Chem 8157

I have the following questions for Nic and the rest of the class.

1. Is the micro FFE isoelectric focusing device suitable for analyatical or preparative experiments?

2. Nic mentioned that EOF and Joule heating limit peak capacity. I mentioned that there are other fundamental limitations (i.e. equilibrium and kT). Describe the fundamental parameters that affect peak capacity [c.f. Equations 1 and 2 in the paper]

3. If the separation channel was 5 cm wide (instead of 2), what is the expected peak capacity?

1. The micro FFIEF device is designed to be used for preparative purposes however, I would assume that some quantitative results could be obtained since the authors were taking flourescence linescans across the separation channel, which could then be correlated to concentration assuming a calibration curve of some sort was created.

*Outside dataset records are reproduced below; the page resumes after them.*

===== src/rtl/led_status_pkg.sv =====
// Shared encodings and helpers for the LED status driver: mode codes,
// controller state codes and the millisecond-to-cycle conversion.
package led_status_pkg;

  localparam logic [1:0] MODE_RUN       = 2'd0;
  localparam logic [1:0] MODE_PAUSE     = 2'd1;
  localparam logic [1:0] MODE_COUNTDOWN = 2'd2;
  localparam logic [1:0] MODE_CHASE     = 2'd3;

  typedef logic [2:0] state_t;
  localparam state_t S_BLINK  = 3'd0;
  localparam state_t S_BAR    = 3'd1;
  localparam state_t S_ALARM  = 3'd2;
  localparam state_t S_SILENT = 3'd3;
  localparam state_t S_CHASE  = 3'd4;

  // A period that rounds to zero cycles would never tick, so clamp it to one.
  function automatic int unsigned ms_to_cycles(input int unsigned clk_hz, input int unsigned ms);
    int unsigned cyc;
    cyc = (clk_hz / 1000) * ms;
    return (cyc == 0) ? 1 : cyc;
  endfunction

endpackage


===== src/rtl/led_status_if.sv =====
// Bundle between the timer control FSM (master) and the LED status driver (slave).
interface led_status_if #(
  parameter int unsigned LED_W    = 8,
  parameter int unsigned PWM_BITS = 4
);
  localparam int unsigned BAR_W = $clog2(LED_W + 1);

  logic [1:0]          mode;
  logic                cd_done;
  logic [BAR_W-1:0]    cd_bar;
  logic                alarm_ack;
  logic [PWM_BITS-1:0] brightness;
  logic [LED_W-1:0]    led;
  logic                alarm_active;

  modport master (
    output mode, cd_done, cd_bar, alarm_ack, brightness,
    input  led, alarm_active
  );

  modport slave (
    input  mode, cd_done, cd_bar, alarm_ack, brightness,
    output led, alarm_active
  );

endinterface


===== src/rtl/led_status_ctrl_pwm_gate.sv =====
// Global brightness PWM: free-running counter, duty compare and the
// registered LED output stage.
module led_pwm_gate #(
  parameter int unsigned LED_W    = 8,
  parameter int unsigned PWM_BITS = 4
) (
  input  logic                clk,
  input  logic                rst,
  input  logic [LED_W-1:0]    i_pattern,
  input  logic [PWM_BITS-1:0] i_brightness,
  output logic [LED_W-1:0]    o_led
);

  logic [PWM_BITS-1:0] r_pwm_cnt;
  logic [LED_W-1:0]    r_led;
  logic                w_en;

  // All-ones means fully on; a plain compare would leave one dark slot per period.
  assign w_en = (&i_brightness) || (r_pwm_cnt < i_brightness);

  always_ff @(posedge clk or negedge rst) begin
    if (!rst) begin
      r_pwm_cnt <= '0;
      r_led     <= '0;
    end else begin
      r_pwm_cnt <= r_pwm_cnt + 1'b1;
      r_led     <= i_pattern & {LED_W{w_en}};
    end
  end

  assign o_led = r_led;

endmodule


===== src/rtl/led_status_ctrl.sv =====
// LED status driver: maps timer mode and countdown status to blink, bar graph,
// bounded alarm flash and chaser patterns, then applies global PWM brightness.
module led_status_ctrl
  import led_status_pkg::*;
#(
  parameter int unsigned LED_W         = 8,
  parameter int unsigned CLK_HZ        = 100_000_000,
  parameter int unsigned RUN_MS        = 1000,
  parameter int unsigned PAUSE_MS      = 333,
  parameter int unsigned ALARM_MS      = 100,
  parameter int unsigned CHASE_MS      = 125,
  parameter int unsigned ALARM_TOGGLES = 50,
  parameter int unsigned PWM_BITS      = 4,
  parameter logic [7:0]  IDLE_PATTERN  = 8'h55
) (
  input  logic         clk,
  input  logic         rst,
  led_status_if.slave  io_status
);

  localparam int unsigned CYC_RUN   = ms_to_cycles(CLK_HZ, RUN_MS);
  localparam int unsigned CYC_PAUSE = ms_to_cycles(CLK_HZ, PAUSE_MS);
  localparam int unsigned CYC_ALARM = ms_to_cycles(CLK_HZ, ALARM_MS);
  localparam int unsigned CYC_CHASE = ms_to_cycles(CLK_HZ, CHASE_MS);
  localparam int unsigned CYC_M01   = (CYC_RUN > CYC_PAUSE) ? CYC_RUN : CYC_PAUSE;
  localparam int unsigned CYC_M23   = (CYC_ALARM > CYC_CHASE) ? CYC_ALARM : CYC_CHASE;
  localparam int unsigned CYC_MAX   = (CYC_M01 > CYC_M23) ? CYC_M01 : CYC_M23;
  localparam int unsigned TMR_W     = (CYC_MAX > 1) ? $clog2(CYC_MAX) : 1;
  localparam int unsigned BAR_W     = $clog2(LED_W + 1);
  localparam logic [LED_W-1:0] IDLE_FULL = LED_W'({4{IDLE_PATTERN}});

  state_t           r_state, w_state_next;
  logic [1:0]       r_mode;
  logic [LED_W-1:0] r_pattern, w_pattern_next, w_bar;
  logic [TMR_W-1:0] r_timer, w_timer_next, w_cyc_m1;
  logic [7:0]       r_count, w_count_next;
  logic             r_alarm_active;
  logic             w_entry, w_timed, w_tick;

  // Bar graph: LED gi lit when cd_bar exceeds gi, which also clamps cd_bar > LED_W.
  for (genvar gi = 0; gi < LED_W; gi++) begin : g_bar
    assign w_bar[gi] = (BAR_W'(gi) < io_status.cd_bar);
  end

  always_comb begin
    w_state_next = r_state;
    case (io_status.mode)
      MODE_RUN, MODE_PAUSE: w_state_next = S_BLINK;
      MODE_CHASE:           w_state_next = S_CHASE;
      default: begin
        if (!io_status.cd_done)
          w_state_next = S_BAR;
        else if (r_state == S_ALARM)
          w_state_next = (io_status.alarm_ack || r_count == 8'(ALARM_TOGGLES)) ? S_SILENT : S_ALARM;
        else if (r_state == S_SILENT)
          w_state_next = S_SILENT;
        else
          w_state_next = S_ALARM;
      end
    endcase
  end

  always_comb begin
    w_timed  = 1'b1;
    w_cyc_m1 = TMR_W'(CYC_RUN - 1);
    case (r_state)
      S_BLINK: w_cyc_m1 = (r_mode == MODE_PAUSE) ? TMR_W'(CYC_PAUSE - 1) : TMR_W'(CYC_RUN - 1);
      S_ALARM: w_cyc_m1 = TMR_W'(CYC_ALARM - 1);
      S_CHASE: w_cyc_m1 = TMR_W'(CYC_CHASE - 1);
      default: w_timed  = 1'b0;
    endcase
  end

  assign w_tick  = w_timed && (r_timer == w_cyc_m1);
  // A RUN/PAUSE swap stays in S_BLINK but still counts as a fresh entry.
  assign w_entry = (w_state_next != r_state) || (io_status.mode != r_mode);

  always_comb begin
    w_pattern_next = r_pattern;
    w_timer_next   = '0;
    w_count_next   = r_count;
    if (w_entry) begin
      case (w_state_next)
        S_BLINK:  w_pattern_next = IDLE_FULL;
        S_BAR:    w_pattern_next = w_bar;
        S_ALARM:  begin
          w_pattern_next = '1;
          w_count_next   = '0;
        end
        S_SILENT: w_pattern_next = '0;
        default:  w_pattern_next = LED_W'(1);
      endcase
    end else begin
      if (w_timed && !w_tick)
        w_timer_next = r_timer + 1'b1;
      case (r_state)
        S_BLINK: if (w_tick) w_pattern_next = ~r_pattern;
        S_BAR:   w_pattern_next = w_bar;
        S_ALARM: if (w_tick) begin
          w_pattern_next = ~r_pattern;
          w_count_next   = r_count + 8'd1;
        end
        S_CHASE: if (w_tick) w_pattern_next = {r_pattern[LED_W-2:0], r_pattern[LED_W-1]};
        default: ;
      endcase
    end
  end

  always_ff @(posedge clk or negedge rst) begin
    if (!rst) begin
      r_state        <= S_BLINK;
      r_mode         <= MODE_RUN;
      r_pattern      <= IDLE_FULL;
      r_timer        <= '0;
      r_count        <= '0;
      r_alarm_active <= 1'b0;
    end else begin
      r_state        <= w_state_next;
      r_mode         <= io_status.mode;
      r_pattern      <= w_pattern_next;
      r_timer        <= w_timer_next;
      r_count        <= w_count_next;
      r_alarm_active <= (w_state_next == S_ALARM);
    end
  end

  assign io_status.alarm_active = r_alarm_active;

  led_pwm_gate #(
    .LED_W    (LED_W),
    .PWM_BITS (PWM_BITS)
  ) u_pwm_gate (
    .clk          (clk),
    .rst          (rst),
    .i_pattern    (r_pattern),
    .i_brightness (io_status.brightness),
    .o_led        (io_status.led)
  );

endmodule


===== src/flat_wrapper.sv =====
// flat-port wrapper written by rule: the top's interface ports become plain ports
module led_status_ctrl_flat import led_status_pkg::*;
#(
  parameter int unsigned LED_W         = 8,
  parameter int unsigned CLK_HZ        = 100_000_000,
  parameter int unsigned RUN_MS        = 1000,
  parameter int unsigned PAUSE_MS      = 333,
  parameter int unsigned ALARM_MS      = 100,
  parameter int unsigned CHASE_MS      = 125,
  parameter int unsigned ALARM_TOGGLES = 50,
  parameter int unsigned PWM_BITS      = 4,
  parameter logic [7:0]  IDLE_PATTERN  = 8'h55
)
  (clk, rst, io_status_mode, io_status_cd_done, io_status_cd_bar, io_status_alarm_ack, io_status_brightness, io_status_led, io_status_alarm_active);
  led_status_if #(.LED_W(LED_W), .PWM_BITS(PWM_BITS)) io_status_i ();
  input  logic clk;
  input  logic rst;
  input wire logic [$bits(io_status_i.mode)-1:0] io_status_mode;
  input wire logic [$bits(io_status_i.cd_done)-1:0] io_status_cd_done;
  input wire logic [$bits(io_status_i.cd_bar)-1:0] io_status_cd_bar;
  input wire logic [$bits(io_status_i.alarm_ack)-1:0] io_status_alarm_ack;
  input wire logic [$bits(io_status_i.brightness)-1:0] io_status_brightness;
  output wire logic [$bits(io_status_i.led)-1:0] io_status_led;
  output wire logic [$bits(io_status_i.alarm_active)-1:0] io_status_alarm_active;
  assign io_status_i.mode = io_status_mode;
  assign io_status_i.cd_done = io_status_cd_done;
  assign io_status_i.cd_bar = io_status_cd_bar;
  assign io_status_i.alarm_ack = io_status_alarm_ack;
  assign io_status_i.brightness = io_status_brightness;
  assign io_status_led = io_status_i.led;
  assign io_status_alarm_active = io_status_i.alarm_active;
  led_status_ctrl #(.LED_W(LED_W), .CLK_HZ(CLK_HZ), .RUN_MS(RUN_MS), .PAUSE_MS(PAUSE_MS), .ALARM_MS(ALARM_MS), .CHASE_MS(CHASE_MS), .ALARM_TOGGLES(ALARM_TOGGLES), .PWM_BITS(PWM_BITS), .IDLE_PATTERN(IDLE_PATTERN)) u_core (.clk(clk), .rst(rst), .io_status(io_status_i));
endmodule

===== config.mk =====
export PLATFORM = sky130hd
export DESIGN_NAME = led_status_ctrl_flat
export DESIGN_NICKNAME = d
export VERILOG_FILES = /design/src/rtl/led_status_pkg.sv /design/src/rtl/led_status_if.sv /design/src/rtl/led_status_ctrl_pwm_gate.sv /design/src/rtl/led_status_ctrl.sv /design/src/flat_wrapper.sv
export SDC_FILE = /design/constraint.sdc
export NUM_CORES = 1
export LEC_CHECK = 0
export CORE_MARGIN = 10
export CORE_UTILIZATION = 45
export DETAILED_ROUTE_END_ITERATION = 12
export PLACE_DENSITY = 0.72
export SLEW_MARGIN = 20
export SYNTH_ARGS = -nofsm -noshare
export SYNTH_HDL_FRONTEND = slang
export SYNTH_SLANG_ARGS = --single-unit

===== constraint.sdc =====
create_clock -name clk -period 3.1 [get_ports clk]
set_input_delay 0.775 -clock clk [delete_from_list [all_inputs] [get_ports clk]]
set_output_delay 0.775 -clock clk [all_outputs]
set_load 0.05 [all_outputs]

==> results of run 1 <==
flip-flops by register name, indices dropped and copies added, names as in the netlist:
signal / cells
u_core.r_timer: 27
u_core.r_count: 8
u_core.r_pattern: 8
u_core.u_pwm_gate.o_led: 8
u_core.u_pwm_gate.r_pwm_cnt: 4
u_core.r_state: 3
u_core.r_mode: 2
u_core.io_status.alarm_active: 1
per-stage QoR:
step / std cells / setup TNS, ns / power [mW] / area [sq um] / worst slack (ns)
3_3_place_gp: 510 / 0 / 1.183 / 4000 / 0.02394
6_report: 526 / 0 / 1.882 / 4195 / 0.2933
3_5_place_dp: 510 / -0.1863 / 1.191 / 4000 / -0.08246
4_1_cts: 526 / 0 / 1.893 / 4195 / 0.2764
2_1_floorplan: 389 / 0 / 1.072 / 3643 / 0.5248
5_1_grt: 526 / 0 / 1.962 / 4195 / 0.08519
cell families after synthesis:
| family | share of synthesized area |
|---|---|
| flip-flops | 0.4203 |
| adder cells (fa/ha/maj) | 0.02404 |
| buffers and inverters | 0.04293 |
| XOR/XNOR | 0.06971 |
| multiplexers | 0.03572 |
| AO/OA/AOI/OAI | 0.1614 |
| AND/OR/NAND/NOR | 0.2459 |
worst max path at each step:
| stage | end | from | cells after the start | slack (ns) |
|---|---|---|---|---|
| after floorplan | u_core.r_pattern[1] | io_status_cd_done | 8 | 0.52 |
| after global placement | u_core.r_count[6] | io_status_mode[1] | 8 | 0.02 |
| after detailed placement | u_core.r_count[6] | io_status_mode[1] | 8 | -0.08 |
| after CTS | u_core.r_count[6] | io_status_mode[1] | 8 | 0.28 |
| after global routing | u_core.r_count[6] | io_status_mode[1] | 8 | 0.09 |
| final | u_core.r_count[6] | io_status_mode[1] | 8 | 0.29 |
worst max-delay path, stage by stage:
cell and delay (ns):
clkdlybuf4s50_1 0.56, nor2b_1 0.18, a21bo_2 0.26, o311a_1 0.35
buf_4 0.22, nor2_1 0.45, a22oi_1 0.16, o21ai_0 0.10
cells in the mapped netlist (10+ instances only):
cell / count / area, sq um
nand3_1: 15 / 75.07
o21ai_0: 14 / 70.07
inv_1: 10 / 37.54
a21oi_1: 20 / 100.1
xor2_1: 19 / 166.4
and3_1: 10 / 62.56
nand2_1: 37 / 138.9
nor2b_1: 10 / 62.56
dfrtp_1: 57 / 1426
xnor2_1: 10 / 87.58
nor2_1: 46 / 172.7
power breakdown:
part	switching, mW	internal, mW
clock	0.311	0.396
combinational	0.179	0.127
sequential	0.0293	0.839
layer usage:
metal  up-vias  GRT usage
met5         -          0
met4         0    0.07063
met3        10    0.03018
met2        60     0.2121
met1      1405     0.1787
li1       1449          -
cell type report:
cell class / instances / area [sq um]
Timing Repair Buffer: 38 / 347.8
Clock inverter: 3 / 46.29
Tap cell: 102 / 127.6
Clock buffer: 13 / 148.9
Sequential cell: 61 / 1531
Multi-Input combinational cell: 299 / 1956
Fill cell: 702 / 3612
Inverter: 10 / 37.54
==> results.json, run 1 <==
{
  "status": "completed",
  "cts_tree": "yes",
  "io_pins": 23,
  "rsz0062_at_grt": "false",
  "cts_buffers": 9,
  "fin_skew_ns": 0.01043,
  "hold_viol_final": 0,
  "synth_area_sq_um": 3643,
  "p_leak_nw": 1.808,
  "worst_ep_arrival_time_ns": 3.06,
  "nets": 440,
  "met1_length_um": 3628,
  "async_reset_ff_frac": 1.000,
  "holdWs_ns": 0.2833,
  "cts_max_level": 3,
  "area_growth_pct": 15.14,
  "synth_warnings": 0,
  "cts.root.buffer_cell": "clkbuf_8",
  "grt_pass1_wl_um": 13370,
  "vias": 2924,
  "r2r_end": "u_core.r_count[2]",
  "antenna_left": 0,
  "critPathMaxFanout": 23,
  "worstSetupStartpointType": "primary input",
  "ctsResizeCount": 0,
  "relSlewSlack": 0.5266,
  "period_needed_ns": 2.807,
  "ys_seq_area_frac": 0.4203,
  "grt_pass1_vias": 2752,
  "r2r_cells": 8,
  "track_usage": 0.1379,
  "firstDrtPassIters": 4,
  "path_class": "primary input to flip-flop",
  "clockBufferDepth": 2,
  "drive_above_1_share": 0.1344,
  "antenna_found_initial": 0,
  "maxUsedRoutingLayer": "met4",
  "grt_max_degree": 31,
  "cap_violations": 0,
  "syn-num-nets": 410,
  "clock.fmax_ghz": 0.3563,
  "vias_per_cell": 5.559,
  "period_share": 0.9054,
  "powerDensity_nw_per_um2": 448.5,
  "hold_path_class": "primary input to async pin",
  "finalSetupViolCount": 0,
  "syn_area_per_cell_sq_um": 9.366,
  "dieWidth_um": 110.0,
  "gp_congestion": 0.8728,
  "start_util": 0.4667,
  "cts_setup_buffers": 0,
  "drt_iter0_drc": 132,
  "num_antenna_cells": 0,
  "drc_errors": 0,
  "die-height_um": 110.0,
  "peakVddDrop_mv": 0.1741,
  "wl_per_cell_um": 14.85,
  "worst_pin_slew_ns": 0.7008,
  "layout_commonest_cell": "dfrtp_1",
  "io_buffer_count": 22,
  "synth_cell_type_count": 63,
  "clock_latency_ns": 0.34,
  "fin_util": 0.5373,
  "die_area_sq_um": 12100,
  "ys_seq_elements": 61,
  "rrSetupSlack_ns": 0.34,
  "drv_slew": 0,
  "layout_common_cells": "dfrtp_1, nor2_1, nand2_1",
  "clock-sinks": 61,
  "postRouteWirelength_um": 7809,
  "core_sq_um": 7807,
  "synth-edff-count": 0,
  "clkTransAtPathRegs_ns": 0.07,
  "reg2reg_from": "u_core.r_state[1]",
  "grt_overflow": 0,
  "endpoint_kind": "flip-flop",
  "rows": 32,
  "syn_inst": 389,
  "dp_hpwl_um": 5613,
  "wl_met3_um": 423,
  "worstPathRequired_ns": 3.36,
  "route.met2.wl_um": 3624,
  "synth_ff_type": "dfrtp_1",
  "holdBufCountCts": 0
}
No activity file was read; power rests on OpenSTA's default activity.
==> run 2, diff against run 1 <==
==> constraint.sdc (replaced) <==
create_clock -name clk -period 3.1 [get_ports clk]
set_input_delay 0.62 -clock clk [delete_from_list [all_inputs] [get_ports clk]]
set_output_delay 0.62 -clock clk [all_outputs]
set_load 0.05 [all_outputs]
==> results.json, run 2 (synthesized netlist as in run 1, its figures left out) <==
{
  "grt_pass1_vias": 2915,
  "r2r_cells": 6,
  "cts.root.buffer_cell": "clkbuf_8",
  "start_util": 0.4667,
  "hold_path_class": "primary input to async pin",
  "max_stage_delay_ns": 0.74,
  "dieWidth_um": 110.0,
  "clock_latency_ns": 0.35,
  "holdBufCountCts": 0,
  "clock.fmax_ghz": 0.3519,
  "vias": 3012,
  "cp_top_family": "simple AND/OR/NAND/NOR gates",
  "period_needed_ns": 2.842,
  "p_leak_nw": 1.792,
  "rrSetupSlack_ns": 0.26,
  "cts_setup_buffers": 0,
  "grt_pass1_wl_um": 13920,
  "vias_per_cell": 5.781,
  "ctsResizeCount": 0,
  "critPathMaxFanout": 19,
  "worst_ep_arrival_time_ns": 3.07,
  "finalSetupTns_ns": 0,
  "layout_commonest_cell": "dfrtp_1",
  "cap_violations": 0,
  "fin_skew_ns": 0.009338,
  "rsz0062_at_grt": "false",
  "rows": 32,
  "drive_above_1_share": 0.1289,
  "peakVddDrop_mv": 0.1756,
  "p_total_mw": 1.923,
  "clock-sinks": 61,
  "finalSetupViolCount": 0,
  "worst_pin_slew_ns": 0.6266,
  "regMostFlops": "u_core.r_timer",
  "cts_tree": "yes",
  "r2r_end": "u_core.r_count[2]",
  "antenna_found_initial": 0,
  "num_antenna_cells": 0,
  "dp_hpwl_um": 5637,
  "dp_slack_ns": -0.1001,
  "reg2reg_from": "u_core.r_state[2]",
  "crit_chain": "o21ai_2, or4b_4, a2111oi_4, and3_1, a21oi_1, a211o_1",
  "core_sq_um": 7807,
  "wl_per_cell_um": 15.50,
  "hold_viol_final": 0,
  "drt_iter0_drc": 138,
  "area_growth_pct": 14.25,
  "holdWs_ns": 0.1425,
  "clkTransAtPathRegs_ns": 0.07,
  "largest_reg_flops": 27,
  "crit_buf_inv": 0,
  "clockBufferDepth": 2,
  "grt_max_degree": 31,
  "die-height_um": 110.0,
  "endpoint_kind": "flip-flop",
  "status": "completed",
  "fin_ws_ns": 0.2579,
  "io_pins": 23,
  "postRouteWirelength_um": 8073,
  "worst_path_max_delay_cell": "dfrtp_1",
  "drc_errors": 0,
  "nets": 435,
  "relSlewSlack": 0.5823,
  "io_buffer_count": 22,
  "worstPathRequired_ns": 3.33,
  "worstSetupStartpointType": "flip-flop",
  "powerDensity_nw_per_um2": 462.0,
  "grt_overflow": 0,
  "period_share": 0.9168,
  "antenna_left": 0,
  "cts_max_level": 3,
  "track_usage": 0.1435,
  "die_area_sq_um": 12100,
  "drv_slew": 0,
  "gp_congestion": 0.8725,
  "firstDrtPassIters": 4,
  "cts_buffers": 9,
  "nFillCells": 712,
  "path_class": "flip-flop to flip-flop",
  "layout_common_cells": "dfrtp_1, nor2_1, nand2_1"
}
run 2: cell types whose count changed in the layout (fill, tap and decap cells not counted):
cell        previous run  this run
clkinv_2               0         1
clkbuf_8              10        12
clkbuf_1               3         1
clkinvlp_4             1         0
buf_4                 15        11
buf_12                 1         0
run 2: layer usage:
metal	vias up	part of all wire	routed length, um	track usage
li1	1439	-	-	-
met5	-	0	0	0
met2	94	0.47	3791	0.2244
met1	1463	0.44	3533	0.1815
met3	16	0.068	545	0.02844
met4	0	0.025	202	0.08178
run 2: how the worst max path moves through the flow:
stage / start / end / slack [ns] / cells past startpoint
floorplan: io_status_cd_done / u_core.r_pattern[1] / 0.68 / 8
global placement: io_status_mode[1] / u_core.r_count[6] / 0.05 / 8
detailed placement: io_status_mode[1] / u_core.r_count[6] / -0.10 / 8
CTS: io_status_mode[1] / u_core.r_count[6] / 0.28 / 8
global route: u_core.r_state[2] / u_core.r_count[2] / 0.09 / 6
finish: u_core.r_state[2] / u_core.r_count[2] / 0.26 / 6
run 2: final cells by class:
class | instances | area, sq um | share of cell area
repair buffers | 33 | 297.8 | 0.07154
clock buffers | 13 | 168.9 | 0.04058
flip-flops and latches | 61 | 1531 | 0.3679
well taps | 102 | 127.6 | 0.03066
multi-input cells | 299 | 1956 | 0.4698
inverters | 10 | 37.54 | 0.009017
clock inverters | 3 | 43.79 | 0.01052
run 2: through the flow:
| stage | instance area, sq um | std cells | util |
|---|---|---|---|
| 6_report | 4163 | 521 | 0.5332 |
| 5_1_grt | 4163 | 521 | 0.5332 |
| 4_1_cts | 4163 | 521 | 0.5332 |
| 3_5_place_dp | 3950 | 505 | 0.5059 |
| 3_3_place_gp | 3950 | 505 | 0.5059 |
| 2_1_floorplan | 3643 | 389 | - |
run 2: worst reg2reg max path: cells and delay by family, from the launching register on:
family	cells	cell delay, ns
compound gates	4	0.93
flops	1	0.74
simple gates	2	1.06
run 2: where the power goes:
group / internal (mW) / switching, mW / total (mW)
Sequential: 0.839 / 0.0329 / 0.872
Clock: 0.437 / 0.315 / 0.753
Combinational: 0.120 / 0.178 / 0.298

2. The fundamental parameters described in Equations 1 and 2 include the diffusion coefficient, the electric field strength, the slope of the pH gradient, and the mobility slope of the analyte. The mobility slope and the diffusion coefficient are intrinsic properties of the analytes, so only the electric field strength and slope of the pH gradient can be varied to increase the peak capacity (decrease avg. peak width). Joule heating limitations put an upper limit on the electric field strength and decreasing the slope of the pH gradient would obviously be costly as far as pH range within the device is concerned.

3. If the separation channel was increased by 2.5 times, the expected peak capacity would increase 2.5-fold as well (Eqn. 7). So in terms of the peak capacity reported in this paper, it would increase from 29 to approximately 73 peaks.

I agree with Nic in the fact that although free flow devices are ideal for preparative experiments because of their continuous nature and ability to collect fractions, some analytical experiments could also be done because the LIF detection system lends itself well to quantitative data.